Among the entries, find each line that includes the string "done" and list it.

[Opening Records for the task section]

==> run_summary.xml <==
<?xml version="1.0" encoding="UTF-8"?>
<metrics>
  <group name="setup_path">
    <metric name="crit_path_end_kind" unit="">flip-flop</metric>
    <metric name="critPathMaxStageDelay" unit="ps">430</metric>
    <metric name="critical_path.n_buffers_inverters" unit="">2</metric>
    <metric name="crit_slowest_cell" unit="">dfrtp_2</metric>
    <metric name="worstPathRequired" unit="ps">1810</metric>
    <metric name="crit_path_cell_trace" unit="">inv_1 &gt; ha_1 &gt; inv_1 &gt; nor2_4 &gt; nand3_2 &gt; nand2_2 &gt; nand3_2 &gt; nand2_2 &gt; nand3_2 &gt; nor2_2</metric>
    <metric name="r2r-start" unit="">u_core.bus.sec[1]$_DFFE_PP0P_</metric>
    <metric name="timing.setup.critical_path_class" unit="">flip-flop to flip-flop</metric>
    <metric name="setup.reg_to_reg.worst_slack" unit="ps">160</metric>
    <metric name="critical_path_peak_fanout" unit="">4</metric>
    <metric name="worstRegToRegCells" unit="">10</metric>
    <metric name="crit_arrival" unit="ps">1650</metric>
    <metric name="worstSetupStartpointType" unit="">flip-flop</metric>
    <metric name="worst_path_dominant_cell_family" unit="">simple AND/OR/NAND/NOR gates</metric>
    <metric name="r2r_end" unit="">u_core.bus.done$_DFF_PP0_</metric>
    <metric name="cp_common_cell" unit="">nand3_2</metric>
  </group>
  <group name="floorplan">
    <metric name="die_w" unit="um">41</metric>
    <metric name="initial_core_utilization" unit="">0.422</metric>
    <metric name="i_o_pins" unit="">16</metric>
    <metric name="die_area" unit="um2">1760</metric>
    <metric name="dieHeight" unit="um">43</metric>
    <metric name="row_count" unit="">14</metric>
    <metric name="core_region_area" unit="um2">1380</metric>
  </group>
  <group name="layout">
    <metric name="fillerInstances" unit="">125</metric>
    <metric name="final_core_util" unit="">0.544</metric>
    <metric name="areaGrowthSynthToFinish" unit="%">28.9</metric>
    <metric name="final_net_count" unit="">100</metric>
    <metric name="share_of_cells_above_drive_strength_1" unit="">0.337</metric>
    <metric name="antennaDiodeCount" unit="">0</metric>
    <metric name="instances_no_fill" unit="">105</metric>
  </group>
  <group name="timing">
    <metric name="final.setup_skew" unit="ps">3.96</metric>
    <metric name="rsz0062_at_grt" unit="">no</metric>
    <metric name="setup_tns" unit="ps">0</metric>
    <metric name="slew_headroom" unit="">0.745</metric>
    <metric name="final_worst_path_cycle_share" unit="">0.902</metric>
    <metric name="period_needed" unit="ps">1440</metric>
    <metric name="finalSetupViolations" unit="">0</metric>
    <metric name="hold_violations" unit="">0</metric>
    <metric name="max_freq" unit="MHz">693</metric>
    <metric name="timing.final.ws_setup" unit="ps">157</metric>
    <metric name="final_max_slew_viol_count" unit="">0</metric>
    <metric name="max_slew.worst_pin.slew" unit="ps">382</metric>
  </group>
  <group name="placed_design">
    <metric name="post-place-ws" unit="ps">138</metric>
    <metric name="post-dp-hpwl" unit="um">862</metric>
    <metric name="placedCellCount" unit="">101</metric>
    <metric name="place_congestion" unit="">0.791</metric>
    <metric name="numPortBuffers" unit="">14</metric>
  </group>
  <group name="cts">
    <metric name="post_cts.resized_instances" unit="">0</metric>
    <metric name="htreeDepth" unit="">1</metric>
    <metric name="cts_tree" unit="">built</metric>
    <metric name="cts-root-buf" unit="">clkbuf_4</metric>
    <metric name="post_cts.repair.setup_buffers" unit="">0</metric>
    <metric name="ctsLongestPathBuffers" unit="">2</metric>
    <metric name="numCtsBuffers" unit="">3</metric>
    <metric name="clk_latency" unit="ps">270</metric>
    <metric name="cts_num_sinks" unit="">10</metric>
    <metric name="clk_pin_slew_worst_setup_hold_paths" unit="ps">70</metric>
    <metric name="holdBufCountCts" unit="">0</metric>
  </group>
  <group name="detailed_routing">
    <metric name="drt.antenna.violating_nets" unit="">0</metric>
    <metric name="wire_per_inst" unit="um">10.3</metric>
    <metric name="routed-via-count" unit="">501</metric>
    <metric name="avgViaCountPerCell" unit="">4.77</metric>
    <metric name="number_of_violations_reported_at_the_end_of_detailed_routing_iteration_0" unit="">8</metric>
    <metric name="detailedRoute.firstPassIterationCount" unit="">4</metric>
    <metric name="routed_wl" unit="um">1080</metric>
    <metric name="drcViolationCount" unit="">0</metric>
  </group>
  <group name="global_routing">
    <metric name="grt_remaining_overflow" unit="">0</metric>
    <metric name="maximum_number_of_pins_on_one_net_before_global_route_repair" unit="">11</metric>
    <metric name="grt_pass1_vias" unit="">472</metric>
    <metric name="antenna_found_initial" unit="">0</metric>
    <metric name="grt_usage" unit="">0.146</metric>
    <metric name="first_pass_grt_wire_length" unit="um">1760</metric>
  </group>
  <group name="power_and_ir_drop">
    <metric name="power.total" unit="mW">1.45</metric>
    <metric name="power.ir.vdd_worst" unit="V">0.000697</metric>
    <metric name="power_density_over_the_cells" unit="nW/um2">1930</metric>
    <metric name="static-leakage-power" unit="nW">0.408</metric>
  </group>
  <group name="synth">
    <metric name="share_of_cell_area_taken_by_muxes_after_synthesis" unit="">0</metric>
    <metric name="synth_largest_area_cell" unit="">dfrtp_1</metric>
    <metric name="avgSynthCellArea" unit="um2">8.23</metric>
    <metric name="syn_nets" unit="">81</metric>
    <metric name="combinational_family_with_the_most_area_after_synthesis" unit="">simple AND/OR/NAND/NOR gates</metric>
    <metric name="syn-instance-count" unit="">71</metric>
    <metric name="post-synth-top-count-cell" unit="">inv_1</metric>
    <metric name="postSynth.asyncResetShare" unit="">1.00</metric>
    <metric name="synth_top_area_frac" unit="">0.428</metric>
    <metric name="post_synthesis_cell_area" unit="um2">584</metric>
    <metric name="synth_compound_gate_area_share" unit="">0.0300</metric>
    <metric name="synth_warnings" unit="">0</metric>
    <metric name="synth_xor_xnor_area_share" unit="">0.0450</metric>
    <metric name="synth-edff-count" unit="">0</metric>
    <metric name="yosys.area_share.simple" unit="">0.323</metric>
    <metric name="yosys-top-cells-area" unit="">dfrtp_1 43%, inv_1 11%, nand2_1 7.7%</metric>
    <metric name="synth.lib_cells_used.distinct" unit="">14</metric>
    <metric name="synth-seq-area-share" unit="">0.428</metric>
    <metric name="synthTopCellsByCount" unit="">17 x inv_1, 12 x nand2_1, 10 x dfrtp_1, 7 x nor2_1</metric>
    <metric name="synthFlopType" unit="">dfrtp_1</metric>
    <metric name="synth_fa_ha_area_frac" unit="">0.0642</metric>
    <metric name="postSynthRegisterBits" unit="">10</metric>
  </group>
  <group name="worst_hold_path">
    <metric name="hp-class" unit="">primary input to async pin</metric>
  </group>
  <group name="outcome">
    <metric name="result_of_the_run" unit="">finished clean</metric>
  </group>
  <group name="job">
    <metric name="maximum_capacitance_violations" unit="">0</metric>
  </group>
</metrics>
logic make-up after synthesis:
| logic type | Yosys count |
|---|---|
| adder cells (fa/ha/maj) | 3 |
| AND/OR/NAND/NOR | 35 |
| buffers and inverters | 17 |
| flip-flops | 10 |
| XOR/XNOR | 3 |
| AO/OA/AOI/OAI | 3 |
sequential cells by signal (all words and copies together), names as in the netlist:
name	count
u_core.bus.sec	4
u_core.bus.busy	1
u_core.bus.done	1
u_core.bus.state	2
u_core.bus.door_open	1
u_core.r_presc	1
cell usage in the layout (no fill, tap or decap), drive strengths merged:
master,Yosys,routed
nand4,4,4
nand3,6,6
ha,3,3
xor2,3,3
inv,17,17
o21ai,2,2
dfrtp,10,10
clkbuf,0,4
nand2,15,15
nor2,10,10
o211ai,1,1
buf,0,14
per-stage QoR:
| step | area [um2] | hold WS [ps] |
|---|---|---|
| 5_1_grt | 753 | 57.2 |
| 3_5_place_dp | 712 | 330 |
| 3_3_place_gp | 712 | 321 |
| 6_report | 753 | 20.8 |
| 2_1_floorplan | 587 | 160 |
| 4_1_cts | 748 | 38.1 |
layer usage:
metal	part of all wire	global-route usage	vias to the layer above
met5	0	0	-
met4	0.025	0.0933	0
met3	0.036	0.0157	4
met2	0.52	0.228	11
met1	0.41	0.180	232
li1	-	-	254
<file path="config.mk">
export PLATFORM = sky130hd
export DESIGN_NAME = cic_decimator
export DESIGN_NICKNAME = d
export VERILOG_FILES = /design/src/rtl/sdr_pkg.sv /design/src/rtl/cic_comb_stage.sv /design/src/rtl/cic_decimator.sv
export SDC_FILE = /design/constraint.sdc
export NUM_CORES = 2
export LEC_CHECK = 0
export CORE_MARGIN = 10
export CORE_UTILIZATION = 60
export CTS_CLUSTER_SIZE = 12
export DETAILED_ROUTE_END_ITERATION = 6
export GPL_TIMING_DRIVEN = 0
export HOLD_SLACK_MARGIN = 0.12
export PLACE_DENSITY_LB_ADDON = 0.1
export SYNTH_ARGS = -nofsm -noshare
export SYNTH_HDL_FRONTEND = slang
export SYNTH_HIERARCHICAL = 1
export SYNTH_SLANG_ARGS = --single-unit
</file>
<file path="constraint.sdc">
create_clock -name clock -period 7.6 [get_ports clock]
set_input_delay 1.52 -clock clock [delete_from_list [all_inputs] [get_ports clock]]
set_output_delay 1.52 -clock clock [all_outputs]
set_load 0.005 [all_outputs]
</file>
<file path="src/rtl/sdr_pkg.sv">
// Shared helpers and constants for the 1-bit SDR receive chain.
package sdr_pkg;

    localparam int unsigned SAT_W = 128;

    // Sigma-delta sample encoding shared with the LVDS input stage.
    localparam logic signed [1:0] PLUS_ONE  = 2'sb01;
    localparam logic signed [1:0] MINUS_ONE = 2'sb11;

    function automatic int unsigned clog2_f(input int unsigned value);
        int unsigned r;
        r = 0;
        for (int unsigned i = 0; i < 32; i++) begin
            if ((64'd1 << i) < 64'(value)) r = i + 1;
        end
        return r;
    endfunction

    // Arithmetic shift right, then clamp to a signed range of the given width.
    function automatic logic signed [SAT_W-1:0] sat_trunc(input logic signed [SAT_W-1:0] value,
                                                          input int unsigned shift,
                                                          input int unsigned width);
        logic signed [SAT_W-1:0] one_s;
        logic signed [SAT_W-1:0] shifted;
        logic signed [SAT_W-1:0] max_v;
        logic signed [SAT_W-1:0] min_v;
        one_s   = SAT_W'(1);
        shifted = value >>> shift;
        max_v   = (one_s <<< (width - 1)) - one_s;
        min_v   = ~max_v;
        if (shifted > max_v) return max_v;
        if (shifted < min_v) return min_v;
        return shifted;
    endfunction

endpackage

</file>
<file path="src/rtl/cic_comb_stage.sv">
// One pipelined CIC comb (differential delay 1) advanced by a valid strobe.
module cic_comb_stage #(
    parameter int unsigned WIDTH = 40
) (
    input  logic             clk,
    input  logic             rst_n,
    input  logic             strobe_i,
    input  logic [WIDTH-1:0] data_i,
    output logic             strobe_o,
    output logic [WIDTH-1:0] data_o
);

    logic [WIDTH-1:0] dly_q, dly_d;
    logic [WIDTH-1:0] diff_q, diff_d;
    logic             vld_q, vld_d;

    always_comb begin
        dly_d  = dly_q;
        diff_d = diff_q;
        vld_d  = strobe_i;
        if (strobe_i) begin
            diff_d = data_i - dly_q;
            dly_d  = data_i;
        end
    end

    always_ff @(posedge clk or negedge rst_n) begin
        if (!rst_n) begin
            dly_q  <= '0;
            diff_q <= '0;
            vld_q  <= 1'b0;
        end else begin
            dly_q  <= dly_d;
            diff_q <= diff_d;
            vld_q  <= vld_d;
        end
    end

    assign strobe_o = vld_q;
    assign data_o   = diff_q;

endmodule

</file>
<file path="src/rtl/cic_decimator.sv">
// N-stage CIC decimator for the +/-1 sigma-delta stream with a saturating,
// single-entry valid/ready output register and a sticky overrun flag.
module cic_decimator
    import sdr_pkg::*;
#(
    parameter int unsigned IN_WIDTH   = 16,
    parameter int unsigned STAGES     = 4,
    parameter int unsigned DECIMATION = 64,
    parameter int unsigned OUT_WIDTH  = 16,
    parameter int unsigned OUT_LSB    = 9
) (
    input  logic                 clock,
    input  logic                 clock_areset_n,
    input  logic                 in_valid,
    input  logic [IN_WIDTH-1:0]  in_data,
    output logic                 out_valid,
    input  logic                 out_ready,
    output logic [OUT_WIDTH-1:0] out_data,
    output logic                 overrun,
    input  logic                 clear_overrun
);

    localparam int unsigned      CNT_W     = clog2_f(DECIMATION);
    localparam int unsigned      ACC_WIDTH = IN_WIDTH + STAGES * CNT_W;
    localparam logic [CNT_W-1:0] CNT_LAST  = CNT_W'(DECIMATION - 1);

    logic [ACC_WIDTH-1:0] integ_q [STAGES];
    logic [ACC_WIDTH-1:0] integ_d [STAGES];
    logic [CNT_W-1:0]     cnt_q, cnt_d;
    logic [ACC_WIDTH-1:0] cap_q, cap_d;
    logic                 strobe_q;
    logic                 wrap_c;

    logic [ACC_WIDTH-1:0] comb_data [STAGES+1];
    logic [STAGES:0]      comb_vld;

    logic signed [SAT_W-1:0] comb_ext_c;
    logic [OUT_WIDTH-1:0]    sat_c;
    logic                    transfer_c;
    logic                    valid_q, valid_d;
    logic [OUT_WIDTH-1:0]    data_q, data_d;
    logic                    ovr_q, ovr_d;

    assign wrap_c = in_valid && (cnt_q == CNT_LAST);

    // Integrator chain runs modulo 2^ACC_WIDTH; wrap-around cancels in the combs.
    always_comb begin
        cnt_d = cnt_q;
        cap_d = cap_q;
        for (int unsigned k = 0; k < STAGES; k++) integ_d[k] = integ_q[k];
        if (in_valid) begin
            cnt_d      = wrap_c ? '0 : cnt_q + CNT_W'(1);
            integ_d[0] = integ_q[0] + {{(ACC_WIDTH-IN_WIDTH){in_data[IN_WIDTH-1]}}, in_data};
            for (int unsigned k = 1; k < STAGES; k++) integ_d[k] = integ_q[k] + integ_q[k-1];
        end
        if (wrap_c) cap_d = integ_q[STAGES-1];
    end

    always_ff @(posedge clock or negedge clock_areset_n) begin
        if (!clock_areset_n) begin
            for (int unsigned k = 0; k < STAGES; k++) integ_q[k] <= '0;
            cnt_q    <= '0;
            cap_q    <= '0;
            strobe_q <= 1'b0;
        end else begin
            for (int unsigned k = 0; k < STAGES; k++) integ_q[k] <= integ_d[k];
            cnt_q    <= cnt_d;
            cap_q    <= cap_d;
            strobe_q <= wrap_c;
        end
    end

    assign comb_vld[0]  = strobe_q;
    assign comb_data[0] = cap_q;

    for (genvar g = 0; g < STAGES; g++) begin : g_comb
        cic_comb_stage #(
            .WIDTH (ACC_WIDTH)
        ) u_comb (
            .clk      (clock),
            .rst_n    (clock_areset_n),
            .strobe_i (comb_vld[g]),
            .data_i   (comb_data[g]),
            .strobe_o (comb_vld[g+1]),
            .data_o   (comb_data[g+1])
        );
    end

    assign comb_ext_c = {{(SAT_W-ACC_WIDTH){comb_data[STAGES][ACC_WIDTH-1]}}, comb_data[STAGES]};
    assign sat_c      = OUT_WIDTH'(sat_trunc(comb_ext_c, OUT_LSB, OUT_WIDTH));
    assign transfer_c = valid_q && out_ready;

    // One-entry holding register: a result arriving while full and stalled is dropped.
    always_comb begin
        valid_d = valid_q;
        data_d  = data_q;
        ovr_d   = ovr_q;
        if (transfer_c) valid_d = 1'b0;
        if (clear_overrun) ovr_d = 1'b0;
        if (comb_vld[STAGES]) begin
            if (!valid_q || transfer_c) begin
                valid_d = 1'b1;
                data_d  = sat_c;
            end else begin
                ovr_d = 1'b1;
            end
        end
    end

    always_ff @(posedge clock or negedge clock_areset_n) begin
        if (!clock_areset_n) begin
            valid_q <= 1'b0;
            data_q  <= '0;
            ovr_q   <= 1'b0;
        end else begin
            valid_q <= valid_d;
            data_q  <= data_d;
            ovr_q   <= ovr_d;
        end
    end

    assign out_valid = valid_q;
    assign out_data  = data_q;
    assign overrun   = ovr_q;

endmodule

</file>
* Word-level counts from Yosys, hierarchy flattened
Index checks and enable logic that the tools add are counted.
W data, S select, Z words.
** Operators by class
- $add $sub $neg :: 9
- Magnitude comparators :: 2
- Eq/ne operators :: 1
- Mux-type cells :: 14
- Reductions and logical operators :: 5
** Operator list (number)
- $add A40 B40 Y40 :: 4
- $sub A40 B40 Y40 :: 4
- $mux W16 :: 4
- $gt A31 B16 Y1 const B :: 1
- $lt A31 B16 Y1 const B :: 1
- $mux W1 :: 9
- $add A6 B1 Y6 const B :: 1
- $eq A6 B6 Y1 const B :: 1
- $mux W6 :: 1
- $logic_and A1 B1 Y1 :: 2
- $reduce_and A2 Y1 :: 1
- $logic_not A1 Y1 :: 1
- $logic_or A1 B1 Y1 :: 1
** Word-level totals
- Flip-flop bits (word level) :: 549
- Input bits :: 21
- Output and inout bits :: 18
- Logic and storage cells :: 53

* Logic depth before layout (Yosys ltp)
- Depth after elaboration :: 5
- Gate-level depth with buffers :: 12

* By module
The synthesis kept the hierarchy.
** By module, submodules not included
- cic_comb_stage :: instances 4, cells each 583, area an instance 5272.6 µm², seq. area each 2026.9 µm²
- cic_decimator :: instances 1, cells each 1792, area an instance 16858.7 µm², seq. area each 5630.4 µm²

* Worst setup path after synthesis
OpenSTA, ideal clock, no wires.
- Path kind :: input port to flip-flop
- Start point :: in in_data[0]
- End point :: reg integ_q[152] (netlist name)
- Library setup time :: 0.125 ns
- Data arrival time :: 3.795 ns
- Required time :: 7.475 ns
- Path slack :: 3.681 ns
- Cell stages on the path :: 11
- Buffers on the path :: 0
- Path through :: ha_1 > fa_1 > a211oi_1 > o21a_1 > o21ai_1 > nand4_1 > nand3_1 > a311oi_1 > o21bai_1 > xnor2_1 > mux2_2
** Between the ends
- Word-level cells in the longest chain between the ends :: 1
** Ends and longest elaborated chain
- start: declaration :: RTL line cic_decimator.sv:15 : input logic [IN_WIDTH-1:0] in_data,
- $add A40 B40 Y40 :: RTL line cic_decimator.sv:53 : integ_d[0] = integ_q[0] + {{(ACC_WIDTH-IN_WIDTH){in_data[IN_WIDTH-1]}}, in_data};
- end: declaration :: RTL line cic_decimator.sv:27 : logic [ACC_WIDTH-1:0] integ_q [STAGES];
Every way passes these cells.
A chain may end at the register's enable or synchronous reset.

* Worst setup path in the final report
- Start point :: in in_data[15]
- End point :: reg integ_q[153] (netlist name)
Same word-level chain as after synthesis.

==> results.cfg <==
[status]
status = finished, final reports clean

[global_route]
grt_max_degree = 113
antenna_found_initial = 0
grt_first_pass_wirelength_um = 146000
grt_pass1_vias = 29800
gr-usage-all-layers = 0.238
grt.overflow.total = 0

[run]
drv_cap = 0

[drt]
viasPerCell = 5.85
first_iter_violations = 1397
postRouteAntennaNets = 0
drc = 0
num_vias = 29700
wl_per_cell_um = 17.4
wirelength_um = 88300
firstDrtPassIters = 6

[hold_path]
hold_path_class = reg -> reg

[synth]
syn_area_um2 = 37500
yosys_warnings = 6
synth_nets = 4425
avgSynthCellArea_um2 = 9.19
syn_inst = 4083

[clocking]
numCtsBuffers = 61
post_cts_buffers = 0
cts.htree.levels = 2
cts.sinks = 540
path_clk_slew_ns = 0.06
clock-root-buffer = clkbuf_16
cts_resized = 0
cts_tree = yes
clk_path_buf_depth = 3
worst_skew_pair.late_latency_ns = 0.63
ctsHoldBuffers = 0

[floorplan]
die_area_um2 = 73000
start_util = 0.607
io_pins = 39
die_h_um = 270
die_w_um = 270
fp.coreArea_um2 = 61800
rows = 91

[worst_setup_path]
path_class = in -> reg
crit_path_cell_trace = clkdlybuf4s50_1 > ha_1 > nand2_2 > or4_4 > a211oi_1 > o21ai_2 > a2111oi_4 > o2111ai_1 > or4b_1 > o311ai_1
path_buf_inv = 1
crit_arrival_ns = 5.63
critPathMaxStageDelay_ns = 1.04
cp_slowest_cell = clkdlybuf4s50_1
cp.required_ns = 8.07
start_kind = input pin
path_max_fanout = 26
critical_path.top_delay_family = compound AO/OA/AOI/OAI gates
critPathCaptureType = flip-flop

[power_and_ir_drop]
powerDensity_nw_per_um2 = 413
leakage_nw = 19.3
max-vdd-ir-drop_uv = 347

[placement]
place_hpwl_um = 68000
io_buffer_count = 37
placedCellCount = 4962
gp_congestion = 0.932

[sta]
fin_crit_ns = 5.16
fin_worst_skew_ns = 0.0192
clock.fmax_ghz = 0.194
setup_viol = 0
finalMaxSlewViolations = 0
rsz0062_at_grt = false
hold_violations = 0
slew_headroom = 0.207
post-route-period-util = 0.679
tightest_slew_ns = 1.19
setup_tns_ns = 0

[finish]
fillCellCount = 5187
finalNetCount = 4530
syn2layout_area_growth_pct = 9.93
drive_gt1_frac = 0.120
final_cells = 5072
num_antenna_cells = 0
-- report_power, final --
part	total (W)	internal, W	switching (W)	leakage (nW)
Sequential	0.00398	0.00346	0.000523	7.17
Clock	0.00315	0.00195	0.00120	1.06
Combinational	0.00990	0.00447	0.00544	11.1
-- placed cells by master, fill, tap and decap left out, types with 40 or more instances in the layout --
| cell | n |
|---|---|
| a31oi_1 | 40 |
| ha_1 | 313 |
| nor2_1 | 198 |
| clkbuf_1 | 132 |
| nand3_1 | 55 |
| mux2_2 | 265 |
| xor2_1 | 97 |
| clkbuf_16 | 63 |
| inv_1 | 234 |
| nand4_1 | 75 |
| a21oi_1 | 360 |
| nand2_1 | 452 |
| a21o_1 | 150 |
| o21bai_1 | 43 |
| dfrtp_1 | 540 |
| xnor2_1 | 149 |
| o21ai_0 | 346 |
| nor3_1 | 55 |
-- registers in the layout (all words and copies together), names as in the netlist, 4 cells and up --
signal,cells
integ_q,160
out_data,16
g_comb.u_comb/dly_q,160
g_comb.u_comb/data_o,151
cnt_q,6
cap_q,40
g_comb.u_comb/strobe_o,4
-- final cells by class --
class	count	area [µm²]	area share
Tap cell	837	1050	0.0254
Clock inverter	28	408	0.00989
Timing Repair Buffer	42	513	0.0124
Buffer	173	883	0.0214
Clock buffer	82	1760	0.0426
Multi-Input combinational cell	3136	22300	0.539
Inverter	234	878	0.0213
Sequential cell	540	13500	0.328
-- metal layers --
metal	routed length, µm	global-route usage
met5	0	0
met4	4960	0.127
met3	2310	0.0241
met2	45800	0.452
met1	35200	0.256
-- metrics by stage --
stage / instance area (µm²) / hold slack [ns] / total power [W] / setup slack (ns) / utilization
after detailed placement: 39100 / 0.407 / 0.0138 / 1.83 / 0.632
after floorplan: 37500 / 0.374 / 0.0117 / 3.68 / -
after global placement: 38900 / 0.397 / 0.0137 / -18.88 / 0.630
final: 41300 / 0.410 / 0.0170 / 2.44 / 0.667
after CTS: 41300 / 0.413 / 0.0170 / 2.47 / 0.667
after global routing: 41300 / 0.427 / 0.0184 / 2.22 / 0.667
-- worst paths after layout --
check / slack (ns) / cells after the start / end / startpoint
worst max-delay path: 2.44 / 10 / integ_q[153] / in_data[15]
worst min-delay path: 0.41 / 0 / g_comb[0].u_comb/strobe_o / strobe_q
worst max register to register: 4.06 / 11 / integ_q[118] / integ_q[80]
worst min register to register: 0.41 / 0 / g_comb[0].u_comb/strobe_o / strobe_q
max in group asynchronous: 4.63 / 5 / integ_q[118] / clock_areset_n
min in group asynchronous: 0.80 / 1 / g_comb[3].u_comb/dly_q[1] / clock_areset_n
(Power assumes the default switching activity.)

[Closing Records for the task section]

**Problem solution:**
    <metric name="r2r_end" unit="">u_core.bus.done$_DFF_PP0_</metric>
u_core.bus.done	1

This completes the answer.